◆ **Exercise data**:
`config.mk`:
```
export PLATFORM = sky130hd
export DESIGN_NAME = mdab_memory_decode
export DESIGN_NICKNAME = d
export VERILOG_FILES = /design/src/verilog/mdab_memory_decode.v
export VERILOG_INCLUDE_DIRS = /design/src /design/src/verilog
export SDC_FILE = /design/constraint.sdc
export NUM_CORES = 1
export LEC_CHECK = 0
export BUFFER_PORTS_ARGS = -buffer_cell sky130_fd_sc_hd__buf_2
export CORE_MARGIN = 2
export CORE_UTILIZATION = 46
export DETAILED_ROUTE_END_ITERATION = 6
export GPL_ROUTABILITY_DRIVEN = 1
export PLACE_DENSITY = 0.79
export SYNTH_ARGS = -nofsm -noshare
export SYNTH_HDL_FRONTEND = slang
export SYNTH_SLANG_ARGS = --single-unit
```
`constraint.sdc`:
```
create_clock -name clock_i -period 2.4 [get_ports clock_i]
set_input_delay 0.72 -clock clock_i [delete_from_list [all_inputs] [get_ports clock_i]]
set_output_delay 0.72 -clock clock_i [all_outputs]
set_load 0.005 [all_outputs]
```
`src/verilog/mdab_defines.vh`:
```
// Notes on behaviour
// - Bank row/column enables latch: pass while RAM latch strobe high, hold while low.
// - Hold acknowledge forces the RAM decode latches transparent.
// - Refresh ignores address, forces both row enables high, both column enables low.
// - Four DRAM address bits latched, muxed onto two outputs; refresh carry replaces low.
// - ROM space decoded from upper address, latched on ALE, transparent under hold ack.
// - Peripheral bit 16 low selects ROM select zero, high selects ROM select one.
// - Two banks: select zero 0E0000-0EFFFF, select one 0F0000-0FFFFF.
// - ROM selects also assert for FE0000-FFFFFF, split by bit 16.
// - Master input high drives CPU upper address out to expansion, low reverses.
// - Hold ack low drives ALE-latched address 17-19 onto system address 17-19.
// - Hold ack high: master high passes 17-19 straight, master low floats them.
// - Address bit 20 follows CPU bit 20 while gate high, forced low otherwise.
// - DMA enable high: system bit 0 to peripheral; low: peripheral to system.
// - Speaker/NMI control port readable and writable at I/O address 61 hex.
// - Writes set speaker and NMI masks; reads give refresh, speaker, NMI sources.
// - NMI on parity error or channel check, each only if its enable bit set.
// - NMI output is masked off after power-up.
// - I/O write to 070 hex: data bit 7 low unmasks NMI, high masks it.
// - Clock chip read/write select is high for read, low for write.
// - Peripheral memory read sets memory bus direction and clocks in parity results.
// - Memory bus direction high for memory to system, low for system to memory.
// - Parity check enable is the OR of the two bank column enables.
// - Peripheral data bus driven only while the control port is read.
`ifndef MDAB_DEFINES_VH
`define MDAB_DEFINES_VH
`define MDAB_IO_AW          10
`define MDAB_CTRL_PORT_ADDR 10'h061
`define MDAB_NMI_MASK_ADDR  10'h070
`define MDAB_CTRL_RST       4'h0
`define MDAB_PB_GATE        0
`define MDAB_PB_SPK         1
`define MDAB_PB_PAR_EN      2
`define MDAB_PB_CHK_EN      3
`define MDAB_PB_REF         4
`define MDAB_PB_OUT2        5
`define MDAB_PB_CHK         6
`define MDAB_PB_PAR         7
`define MDAB_NMI_MASK_BIT   7
`define MDAB_ROM_LOW_BLK    7'h07
`define MDAB_ROM_HIGH_BLK   7'h7F
`define MDAB_DOS_TOP_BLK    7'h05
`define MDAB_MEG_TOP_BLK    7'h08
`endif

```
`src/verilog/mdab_memory_decode.v`:
```
`timescale 1ns/100ps
`default_nettype none
`include "mdab_defines.vh"

module mdab_memory_decode (
    input  wire        clock_i,
    input  wire        nrst_i,
    input  wire [6:0]  cpu_upper_addr_i,
    output reg  [6:0]  cpu_upper_addr_o,
    output reg         cpu_upper_addr_oe_o,
    input  wire [6:0]  expansion_upper_addr_i,
    output reg  [6:0]  expansion_upper_addr_o,
    output reg         expansion_upper_addr_oe_o,
    output reg  [2:0]  system_mid_addr_o,
    output reg         system_mid_addr_oe_o,
    input  wire        bus_master_n_i,
    input  wire        cpu_hold_ack_i,
    input  wire        ram_addr_latch_strobe_i,
    input  wire        addr_latch_enable_i,
    input  wire        refresh_n_i,
    input  wire        refresh_counter_carry_i,
    input  wire        row_col_select_i,
    input  wire        ram_config_strap0_i,
    input  wire        ram_config_strap1_i,
    input  wire        ram_config_strap2_i,
    output reg         bank0_row_enable_o,
    output reg         bank1_row_enable_o,
    output reg         bank0_col_enable_o,
    output reg         bank1_col_enable_o,
    output reg         dram_addr_bit_lo_o,
    output reg         dram_addr_bit_hi_o,
    output reg         parity_check_enable_o,
    input  wire        periph_addr_bit16_i,
    output reg         rom_select_low_n_o,
    output reg         rom_select_high_n_o,
    input  wire        cpu_addr20_in_i,
    input  wire        addr20_gate_i,
    output reg         addr20_o,
    input  wire        dma_addr_enable_n_i,
    input  wire        system_addr0_i,
    output reg         system_addr0_o,
    output reg         system_addr0_oe_o,
    input  wire        periph_addr0_i,
    output reg         periph_addr0_o,
    output reg         periph_addr0_oe_o,
    input  wire [9:0]  io_addr_i,
    input  wire        io_read_n_i,
    input  wire        io_write_n_i,
    input  wire [7:0]  periph_data_bus_i,
    output reg  [7:0]  periph_data_bus_o,
    output reg         periph_data_bus_oe_o,
    input  wire        timer_out2_i,
    output reg         timer_gate2_o,
    output reg         speaker_data_o,
    input  wire        parity_error_n_i,
    input  wire        channel_check_n_i,
    output reg         nmi_o,
    input  wire        periph_mem_read_n_i,
    output reg         mem_bus_direction_n_o,
    input  wire        clock_strobe_enable_n_i,
    input  wire        bus_cycle_phase_i,
    output reg         clock_chip_rw_select_o,
    output reg         clock_chip_addr_strobe_o
);

////////////////////////////////////////////////////////////////////////////////
// RAM decode and latches

    reg  [3:0] ram_dec_q;
    reg  [3:0] ram_dec_d;
    reg  [3:0] ma_q;
    reg        rom_dec_q;
    reg  [2:0] mid_addr_q;
    reg  [6:0] lim0;
    reg  [6:0] lim1;
    reg        b0_hit;
    reg        b1_hit;
    wire [6:0] blk = cpu_upper_addr_i;
    wire [2:0] strap = {ram_config_strap2_i, ram_config_strap1_i, ram_config_strap0_i};
    wire       ram_open = ram_addr_latch_strobe_i | cpu_hold_ack_i;
    wire       ale_open = addr_latch_enable_i | cpu_hold_ack_i;
    wire       refresh  = ~refresh_n_i;
    wire       rom_hit  = (blk == `MDAB_ROM_LOW_BLK)
                        | (blk == `MDAB_ROM_HIGH_BLK);

    // Bank tops in 128K blocks; the region between 640K and 1M is never RAM
    always @* begin
        case (strap)
            3'h1: begin
                lim0 = 7'h04;
                lim1 = 7'h05;
            end
            3'h2: begin
                lim0 = 7'h04;
                lim1 = 7'h0C;
            end
            3'h3: begin
                lim0 = 7'h08;
                lim1 = 7'h10;
            end
            3'h4: begin
                lim0 = 7'h10;
                lim1 = 7'h20;
            end
            default: begin
                lim0 = 7'h02;
                lim1 = 7'h04;
            end
        endcase
        b0_hit = blk < lim0;
        b1_hit = (blk >= lim0) && (blk < lim1);
        if (blk >= `MDAB_DOS_TOP_BLK && blk < `MDAB_MEG_TOP_BLK) begin
            b0_hit = 1'b0;
            b1_hit = 1'b0;
        end
        ram_dec_d = {b1_hit, b0_hit, b1_hit, b0_hit};
    end

    always @(posedge clock_i) begin
        if (!nrst_i) begin
            ram_dec_q  <= 4'h0;
            ma_q       <= 4'h0;
            rom_dec_q  <= 1'b0;
            mid_addr_q <= 3'h0;
        end else begin
            if (ram_open) begin
                ram_dec_q <= ram_dec_d;
                ma_q      <= blk[3:0];
            end
            if (ale_open) begin
                rom_dec_q  <= rom_hit;
                mid_addr_q <= blk[2:0];
            end
        end
    end

////////////////////////////////////////////////////////////////////////////////
// Memory outputs

    wire row0 = refresh | ram_dec_q[0];
    wire row1 = refresh | ram_dec_q[1];
    wire col0 = ~refresh & ram_dec_q[2];
    wire col1 = ~refresh & ram_dec_q[3];

    always @(posedge clock_i) begin
        if (!nrst_i) begin
            bank0_row_enable_o    <= 1'b0;
            bank1_row_enable_o    <= 1'b0;
            bank0_col_enable_o    <= 1'b0;
            bank1_col_enable_o    <= 1'b0;
            parity_check_enable_o <= 1'b0;
            dram_addr_bit_lo_o    <= 1'b0;
            dram_addr_bit_hi_o    <= 1'b0;
            rom_select_low_n_o    <= 1'b1;
            rom_select_high_n_o   <= 1'b1;
            mem_bus_direction_n_o <= 1'b0;
        end else begin
            bank0_row_enable_o    <= row0;
            bank1_row_enable_o    <= row1;
            bank0_col_enable_o    <= col0;
            bank1_col_enable_o    <= col1;
            parity_check_enable_o <= col0 | col1;
            if (refresh)
                dram_addr_bit_lo_o <= refresh_counter_carry_i;
            else
                dram_addr_bit_lo_o <= row_col_select_i ? ma_q[1] : ma_q[0];
            dram_addr_bit_hi_o    <= row_col_select_i ? ma_q[3] : ma_q[2];
            rom_select_low_n_o    <= ~(rom_dec_q & ~periph_addr_bit16_i);
            rom_select_high_n_o   <= ~(rom_dec_q & periph_addr_bit16_i);
            mem_bus_direction_n_o <= ~periph_mem_read_n_i;
        end
    end

////////////////////////////////////////////////////////////////////////////////
// Address buffers

    always @(posedge clock_i) begin
        if (!nrst_i) begin
            cpu_upper_addr_o          <= 7'h00;
            cpu_upper_addr_oe_o       <= 1'b0;
            expansion_upper_addr_o    <= 7'h00;
            expansion_upper_addr_oe_o <= 1'b0;
            system_mid_addr_o         <= 3'h0;
            system_mid_addr_oe_o      <= 1'b0;
            addr20_o                  <= 1'b0;
            system_addr0_o            <= 1'b0;
            system_addr0_oe_o         <= 1'b0;
            periph_addr0_o            <= 1'b0;
            periph_addr0_oe_o         <= 1'b0;
        end else begin
            expansion_upper_addr_o    <= cpu_upper_addr_i;
            expansion_upper_addr_oe_o <= bus_master_n_i;
            cpu_upper_addr_o          <= expansion_upper_addr_i;
            cpu_upper_addr_oe_o       <= ~bus_master_n_i;
            if (!cpu_hold_ack_i) begin
                system_mid_addr_o    <= mid_addr_q;
                system_mid_addr_oe_o <= 1'b1;
            end else if (bus_master_n_i) begin
                system_mid_addr_o    <= blk[2:0];
                system_mid_addr_oe_o <= 1'b1;
            end else begin
                system_mid_addr_o    <= mid_addr_q;
                system_mid_addr_oe_o <= 1'b0;
            end
            addr20_o          <= cpu_addr20_in_i & addr20_gate_i;
            periph_addr0_o    <= system_addr0_i;
            periph_addr0_oe_o <= dma_addr_enable_n_i;
            system_addr0_o    <= periph_addr0_i;
            system_addr0_oe_o <= ~dma_addr_enable_n_i;
        end
    end

////////////////////////////////////////////////////////////////////////////////
// Control port, NMI and clock chip strobes

    reg  [3:0] ctrl_q;
    reg        nmi_unmask_q;
    reg        parity_flag_q;
    reg        wr_n_q;
    reg        mrd_n_q;
    wire       wr_start  = ~io_write_n_i & wr_n_q;
    wire       mrd_end   = periph_mem_read_n_i & ~mrd_n_q;
    wire       sel_ctrl  = io_addr_i == `MDAB_CTRL_PORT_ADDR;
    wire       sel_mask  = io_addr_i == `MDAB_NMI_MASK_ADDR;
    wire       ctrl_wr   = wr_start & sel_ctrl;
    wire       par_en_d  = ctrl_wr ? periph_data_bus_i[`MDAB_PB_PAR_EN]
                                   : ctrl_q[`MDAB_PB_PAR_EN];
    wire       par_event = mrd_end & ~parity_error_n_i;
    wire       nmi_src   = (parity_flag_q & ctrl_q[`MDAB_PB_PAR_EN])
                         | (~channel_check_n_i & ctrl_q[`MDAB_PB_CHK_EN]);
    wire [7:0] ctrl_rd   = {parity_flag_q, ~channel_check_n_i, timer_out2_i, refresh, ctrl_q};

    always @(posedge clock_i) begin
        if (!nrst_i) begin
            ctrl_q        <= `MDAB_CTRL_RST;
            nmi_unmask_q  <= 1'b0;
            parity_flag_q <= 1'b0;
            wr_n_q        <= 1'b1;
            mrd_n_q       <= 1'b1;
        end else begin
            wr_n_q  <= io_write_n_i;
            mrd_n_q <= periph_mem_read_n_i;
            if (ctrl_wr)
                ctrl_q <= periph_data_bus_i[3:0];
            if (wr_start && sel_mask)
                nmi_unmask_q <= ~periph_data_bus_i[`MDAB_NMI_MASK_BIT];
            // A new error wins over disabling the check in the same cycle
            if (par_event)
                parity_flag_q <= 1'b1;
            else if (!par_en_d)
                parity_flag_q <= 1'b0;
        end
    end

    always @(posedge clock_i) begin
        if (!nrst_i) begin
            periph_data_bus_o        <= 8'h00;
            periph_data_bus_oe_o     <= 1'b0;
            timer_gate2_o            <= 1'b0;
            speaker_data_o           <= 1'b0;
            nmi_o                    <= 1'b0;
            clock_chip_rw_select_o   <= 1'b1;
            clock_chip_addr_strobe_o <= 1'b0;
        end else begin
            periph_data_bus_o        <= ctrl_rd;
            periph_data_bus_oe_o     <= ~io_read_n_i & sel_ctrl;
            timer_gate2_o            <= ctrl_q[`MDAB_PB_GATE];
            speaker_data_o           <= ctrl_q[`MDAB_PB_SPK] & timer_out2_i;
            nmi_o                    <= nmi_unmask_q & nmi_src;
            clock_chip_rw_select_o   <= io_write_n_i;
            clock_chip_addr_strobe_o <= ~clock_strobe_enable_n_i & bus_cycle_phase_i
                                      & sel_mask & ~io_write_n_i;
        end
    end

endmodule

`default_nettype wire

```
==> impl_results.md <==
- Clock latency at the later pin of the worst-skew pair: 330 ps
- HP Class: reg -> reg
- Fin util: 65.2%
- Seq/Total Area, Yosys: 55.4%
- Die Ht: 75.4 um
- RSZ-0062 raised after global routing: no
- Routed WL: 4910 um
- Data arrival, critical path: 2260 ps
- Crit path max fanout: 5
- CTS resizes: 0
- Final period utilization: 83.0%
- Max Cap Viol: 0
- GR Overflow Total: 0
- Top cells by area, synth: dfxtp_1 55%, and2_1 6.1%, ha_1 4.3%
- Hpwl dp: 3650 um
- Worst Max-Slew Pin Slew: 407 ps
- First-pass GRT wire length: 7620 um
- Die span in x: 75.4 um
- Initial antenna violation count: 0
- Slew HR: 72.8%
- Drt initial violations: 42
- Initial Util: 48.7%
- Synthesis Warnings: 0
- Num rows: 25
- Syn Area/Cell: 10.3 um^2
- Placeable Area: 0.00482 mm^2
- Power Dens Cells: 728 mW/mm^2
- Postcts setup bufs: 0
- IO buf count: 103
- Most common cell after layout, fill and taps aside: buf_2
- Final clock skew: 3.46 ps
- CP Capture Type: flop
- CTS sink cnt: 65
- Status: finished, final reports clean
- Final setup TNS: 0 ps
- Maximum vdd drop: 0.359 mV
- Die footprint: 0.00569 mm^2
- CTS H-tree lvls: 3
- Hold Vio Cnt, Final: 0
- Lkg Pwr: 1.52 nW
- Synthesized flop and latch total: 65
- Pre-CTS WS: 64.3 ps
- Antenna Nets Post-Route: 0
- Layout Nets: 402
- Critical Path Start Type: input pin
- Longest Clk Path Bufs: 2
- Final setup margin: 408 ps
- Yosys top cell by area: dfxtp_1
- GP Congestion: 0.881
- Slew Limit Fails: 0
- Synthesized Nets: 294
- Vias per inst: 4.77
- CTS clk-pin slew, worst paths: 70 ps
- First-pass DRT Iterations: 6
- Root buf cell: clkbuf_8
- Mapped Area: 0.00235 mm^2
- Post-route cell area: 0.00314 mm^2
- Top Ports: 107
- Worst path required time: 2670 ps
- Minimum clock period: 1990 ps
- Setup-failing EPs final: 0
- Gate Count Post-Synth: 228
- Vias in the first global route: 1809
- Critical path class: in -> reg
- Post-synth cell types: 40
- Routed len/inst: 12.0 um
- Commonest non-fill, non-tap cells in the layout: 103 x buf_2, 65 x dfxtp_1, 24 x nand2_1
- Via count: 1945
- Post-synth top area share: 55.4%
- CTS Hold Buffers Added: 0
- DRC viols: 0
- Area Growth Syn to Fin: 33.8%
- All-Layer GR Usage: 18.1%
- Fraction of layout cells with a size suffix above 1: 36.7%
- Largest net degree at the start of global routing: 28
- Placed cell area: 0.00293 mm^2
- Achievable Freq: 502 MHz
- ANT cells: 0
- CTS tree: built
- CTS Buf Count: 9
[through the flow]
stage	std cells	hold slack [ps]	power, mW
floorplan	228	381	1.25
global placement	392	424	1.35
detailed placement	392	435	1.36
CTS	408	444	2.32
global route	408	463	2.39
finish	408	440	2.29
[sequential cells by signal, indices dropped and copies added (netlist names), 2 cells and up]
register and count:
periph_data_bus_o 8, cpu_upper_addr_o 7, expansion_upper_addr_o 7, ctrl_q 4, ma_q 4, mid_addr_q 3
system_mid_addr_o 3, ram_dec_q 2
[synthesized netlist by cell type]
cell type and count:
or2_2 2, a211oi_1 1, a21boi_0 12, nand3_1 6
nand2_1 24, nor2b_1 12, nand2b_1 5, nor3_1 1
nor4_1 1, nor4b_1 1, a22oi_1 1, o211a_1 1
inv_1 6, nand3b_1 3, a21oi_1 2, xor2_1 1
nor3b_1 1, nand4b_1 2, or3_1 1, dfxtp_1 65
clkbuf_1 6, nor4b_2 2, nor4bb_1 1, and3_1 5
or4_1 2, or4bb_1 1, nand4_1 3, o31ai_1 1
mux2i_1 7, and2_1 23, a21boi_1 2, a211o_1 1
o21ai_1 1, buf_4 1, o2111a_1 1, a31o_1 1
nor2_1 8, buf_2 1, o21ai_0 5, ha_1 8
[path summary, 6_finish.rpt]
check                         start                   to  slack (ps)  cells past startpoint
min                       rom_dec_q  rom_select_high_n_o         440                      1
max             ram_config_strap2_i         ram_dec_q[2]         410                      7
max reg2reg  clock_chip_rw_select_o        parity_flag_q        1120                      4
min reg2reg               rom_dec_q  rom_select_high_n_o         440                      1
[worst max-delay path, cell delays in order]
cell and delay (ps):
buf_2 120, nand3b_1 230, ha_1 330, o21ai_0 160
a21oi_1 70, or4_1 500, a21boi_1 130
[per-layer routing]
metal	up-vias	global-route usage [%]	share of wire, %
met3	12	4.10	7.9
met4	0	13.8	2.8
met5	-	0	0
li1	992	-	-
met1	857	20.8	42
met2	84	29.1	47
[kinds of logic (layout without fill, tap and decap cells)]
group | after synthesis | in the layout | share of synthesized area, %
fa+ha+maj | 8 | 8 | 4.26
flops | 65 | 65 | 55.4
compound gates | 29 | 29 | 8.80
simple gates | 104 | 104 | 25.7
buf+inv | 14 | 127 | 2.45
xor+xnor | 1 | 1 | 0.373
mux | 7 | 7 | 2.99
[power by group]
part | leakage [nW] | switching, mW | total [mW] | internal, mW
Clock | 0.105 | 0.389 | 0.952 | 0.562
Sequential | 0.535 | 0.0116 | 1.13 | 1.12
Combinational | 0.882 | 0.0997 | 0.202 | 0.102
Total | 1.52 | 0.501 | 2.29 | 1.79
[area by class of cell]
type                    instances  area, um^2
fillers                       420        1680
clock buffers                  12         165
flip-flops and latches         65        1300
clock inverters                 4        50.0
multi-input cells             149         988
repair buffers                105         531
inverters                       6        22.5
well taps                      67        83.8
(Power assumes the default switching activity.)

◆ **Problem statement**: Pull out each line of the records holding the string "after".

◆ **Finished exercise**:
// - NMI output is masked off after power-up.
- RSZ-0062 raised after global routing: no
- Most common cell after layout, fill and taps aside: buf_2
group | after synthesis | in the layout | share of synthesized area, %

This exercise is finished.